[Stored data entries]

# # # # # # #

### src/rtl/evt_encoder_pkg.sv
// Shared types and helpers for the event encoder.
package evt_encoder_pkg;

    localparam int MAX_N = 64;

    typedef enum logic {
        IDLE    = 1'b0,
        PRESENT = 1'b1
    } state_t;

    // OR of set-bit positions; exact for a one-hot (or zero) vector.
    function automatic int oh2idx(input logic [MAX_N-1:0] oh);
        int r;
        r = 0;
        for (int i = 0; i < MAX_N; i++)
            if (oh[i]) r = r | i;
        return r;
    endfunction

endpackage

### src/rtl/prio_rotate_sel.sv
// First-set-bit search over req, beginning at start and wrapping modulo N.
module prio_rotate_sel
    import evt_encoder_pkg::*;
#(
    parameter int N     = 4,
    parameter int IDX_W = $clog2(N),
    parameter bit DESC  = 1'b0
) (
    input  logic [N-1:0]     req,
    input  logic [IDX_W-1:0] start,
    output logic             any,
    output logic [IDX_W-1:0] idx
);

    logic [N-1:0] grant;

    always_comb begin
        grant = '0;
        any   = 1'b0;
        for (int i = 0; i < N; i++) begin
            int pos;
            if (DESC) begin
                pos = int'(start) - i;
                if (pos < 0) pos = pos + N;
            end else begin
                pos = int'(start) + i;
                if (pos >= N) pos = pos - N;
            end
            if (req[pos] && !any) begin
                grant[pos] = 1'b1;
                any        = 1'b1;
            end
        end
    end

    assign idx = IDX_W'(oh2idx(MAX_N'(grant)));

endmodule

### src/rtl/evt_encoder.sv
// Latches event pulses and hands out one pending channel index per cycle.
module evt_encoder
    import evt_encoder_pkg::*;
#(
    parameter int N       = 4,
    parameter int IDX_W   = $clog2(N),
    parameter int RR_MODE = 0
) (
    input  logic             clk,
    input  logic             rst_n,
    input  logic             clr,
    input  logic [N-1:0]     evt_in,
    input  logic [N-1:0]     mask,
    output logic             out_valid,
    input  logic             out_ready,
    output logic [IDX_W-1:0] out_idx,
    output logic [N-1:0]     pending,
    output logic             overflow
);

    localparam logic [IDX_W-1:0] LAST = IDX_W'(N - 1);

    state_t           state, state_n;
    logic [N-1:0]     pend_q, pend_n, load_oh;
    logic [IDX_W-1:0] idx_q, rr_last, start, sel;
    logic             sel_any, load, ovf_q;

    // Fixed priority searches downward from the top channel.
    assign start = (RR_MODE != 0)
                 ? ((rr_last == LAST) ? '0 : rr_last + 1'b1)
                 : LAST;

    prio_rotate_sel #(
        .N     (N),
        .IDX_W (IDX_W),
        .DESC  (RR_MODE == 0)
    ) u_sel (
        .req   (pend_q & mask),
        .start (start),
        .any   (sel_any),
        .idx   (sel)
    );

    always_comb begin
        load    = sel_any && ((state == IDLE) || out_ready);
        load_oh = load ? (N'(1) << sel) : '0;
        pend_n  = (pend_q & ~load_oh) | evt_in;
        state_n = state;
        unique case (state)
            IDLE:    if (sel_any) state_n = PRESENT;
            PRESENT: if (out_ready && !sel_any) state_n = IDLE;
            default: state_n = IDLE;
        endcase
    end

    always_ff @(posedge clk or negedge rst_n) begin
        if (!rst_n) begin
            state   <= IDLE;
            pend_q  <= '0;
            idx_q   <= '0;
            ovf_q   <= 1'b0;
            rr_last <= LAST;
        end else if (clr) begin
            state   <= IDLE;
            pend_q  <= '0;
            idx_q   <= '0;
            ovf_q   <= 1'b0;
            rr_last <= LAST;
        end else begin
            state  <= state_n;
            pend_q <= pend_n;
            ovf_q  <= |(evt_in & pend_q & ~load_oh);
            if (load) begin
                idx_q   <= sel;
                rr_last <= sel;
            end
        end
    end

    assign out_valid = (state == PRESENT);
    assign out_idx   = idx_q;
    assign pending   = pend_q;
    assign overflow  = ovf_q;

endmodule

### config.mk
export PLATFORM = sky130hd
export DESIGN_NAME = evt_encoder
export DESIGN_NICKNAME = d
export VERILOG_FILES = /design/src/rtl/evt_encoder_pkg.sv /design/src/rtl/prio_rotate_sel.sv /design/src/rtl/evt_encoder.sv
export SDC_FILE = /design/constraint.sdc
export NUM_CORES = 1
export LEC_CHECK = 0
export ABC_AREA = 0
export BUFFER_PORTS_ARGS = -buffer_cell sky130_fd_sc_hd__clkbuf_2
export CAP_MARGIN = 30
export CORE_ASPECT_RATIO = 1.1
export CORE_MARGIN = 2
export CORE_UTILIZATION = 46
export CTS_CLUSTER_DIAMETER = 30
export CTS_CLUSTER_SIZE = 25
export DETAILED_ROUTE_END_ITERATION = 12
export GPL_TIMING_DRIVEN = 0
export MAX_ROUTING_LAYER = met4
export PLACE_DENSITY = 0.74
export SLEW_MARGIN = 10
export SYNTH_ARGS = -nofsm -noshare
export SYNTH_HDL_FRONTEND = slang
export SYNTH_HIERARCHICAL = 1
export SYNTH_SLANG_ARGS = --single-unit
### constraint.sdc
create_clock -name clk -period 2.5 [get_ports clk]
set_input_delay 0.625 -clock clk [delete_from_list [all_inputs] [get_ports clk]]
set_output_delay 0.625 -clock clk [all_outputs]
set_load 0.02 [all_outputs]
==> results of run 1 <==
cell usage in the layout (no fill, tap or decap), types with 3 or more instances in the layout:
cell      count
ha_1          6
a21oi_1       7
dfrtp_1       8
and2_1        6
nand2_1       7
inv_1         3
clkbuf_2     18
clkbuf_4      3
conb_1       11
o22ai_1       3
buf_4         3
nor2_1        7
critical path: cells and delay by family:
kind                   cells  cell delay [ps]
multiplexers               2              820
AND/OR/NAND/NOR            4              620
AO/OA/AOI/OAI              3              410
buffers and inverters      1               80
worst paths after layout:
check / startpoint / end / slack (ps)
worst max-delay path: mask[2] / overflow / 90
worst min-delay path: rst_n / out_idx[1] / 220
worst max register to register: pending[2] / overflow / 130
worst min register to register: out_idx[0] / out_idx[0] / 520
max in group asynchronous: rst_n / pending[2] / 2110
min in group clk: out_idx[0] / out_idx[0] / 520
metrics by stage:
| step | worst slack, ps | utilization | hold WS (ps) |
|---|---|---|---|
| 2_1_floorplan | 2.805 | - | 329.4 |
| 3_3_place_gp | -188.9 | 0.5960 | 480.9 |
| 3_5_place_dp | -211.8 | 0.5960 | 482.2 |
| 4_1_cts | 43.55 | 0.6104 | 218.3 |
| 5_1_grt | -6.727 | 0.6201 | 216.6 |
| 6_report | 85.01 | 0.6201 | 215.5 |
cells by family (layout without fill, tap and decap cells):
logic type      Yosys count  after routing  share of synthesized area
mux                       4              4                     0.1144
fa+ha+maj                 6              6                    0.09950
buf+inv                   7             30                    0.05970
simple gates             36             36                     0.2819
flops                     8              8                     0.2653
compound gates           18             18                     0.1741
other cells               1             11                   0.004970
layer usage:
layer	GRT usage	vias to the layer above	part of all wire
met5	-	-	0
met4	0.01875	0	0
met3	0.05882	0	0.049
met2	0.3262	16	0.51
met1	0.2096	311	0.44
li1	-	348	-
what timing repair did:
action                     4_1_cts  5_1_grt
buffers inserted                 0        2
setup endpoints to repair        0        2
hold buffers                     0        0
sequential cells by signal (all words and copies together), names as in the netlist:
| signal | cells |
|---|---|
| out_idx | 2 |
| overflow | 1 |
| out_valid | 1 |
| pending | 4 |
cell type report:
type / count / area [µm²]
Multi-Input combinational cell: 75 / 571.8
Tap cell: 17 / 21.27
Inverter: 3 / 11.26
Clock buffer: 3 / 22.52
Timing Repair Buffer: 20 / 105.1
Fill cell: 150 / 591.8
Sequential cell: 8 / 200.2
Buffer: 4 / 33.78
power by group through the flow:
stage          combinational, mW  sequential [mW]  clock [mW]
3_5_place_dp               0.148            0.151           0
6_report                   0.157            0.148      0.0956
3_3_place_gp               0.144            0.150           0
4_1_cts                    0.148            0.149      0.0988
2_1_floorplan             0.0998            0.163           0
5_1_grt                    0.173            0.150       0.108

# # # # # # #

__Work instructions__.
From the records above, give again exactly the lines running from the line with "load_oh = load ? (N'(1) << sel) : '0;" to the line with "export PLATFORM = sky130hd", inclusive.

__Response to this exercise__.
        load_oh = load ? (N'(1) << sel) : '0;
        pend_n  = (pend_q & ~load_oh) | evt_in;
        state_n = state;
        unique case (state)
            IDLE:    if (sel_any) state_n = PRESENT;
            PRESENT: if (out_ready && !sel_any) state_n = IDLE;
            default: state_n = IDLE;
        endcase
    end

    always_ff @(posedge clk or negedge rst_n) begin
        if (!rst_n) begin
            state   <= IDLE;
            pend_q  <= '0;
            idx_q   <= '0;
            ovf_q   <= 1'b0;
            rr_last <= LAST;
        end else if (clr) begin
            state   <= IDLE;
            pend_q  <= '0;
            idx_q   <= '0;
            ovf_q   <= 1'b0;
            rr_last <= LAST;
        end else begin
            state  <= state_n;
            pend_q <= pend_n;
            ovf_q  <= |(evt_in & pend_q & ~load_oh);
            if (load) begin
                idx_q   <= sel;
                rr_last <= sel;
            end
        end
    end

    assign out_valid = (state == PRESENT);
    assign out_idx   = idx_q;
    assign pending   = pend_q;
    assign overflow  = ovf_q;

endmodule

### config.mk
export PLATFORM = sky130hd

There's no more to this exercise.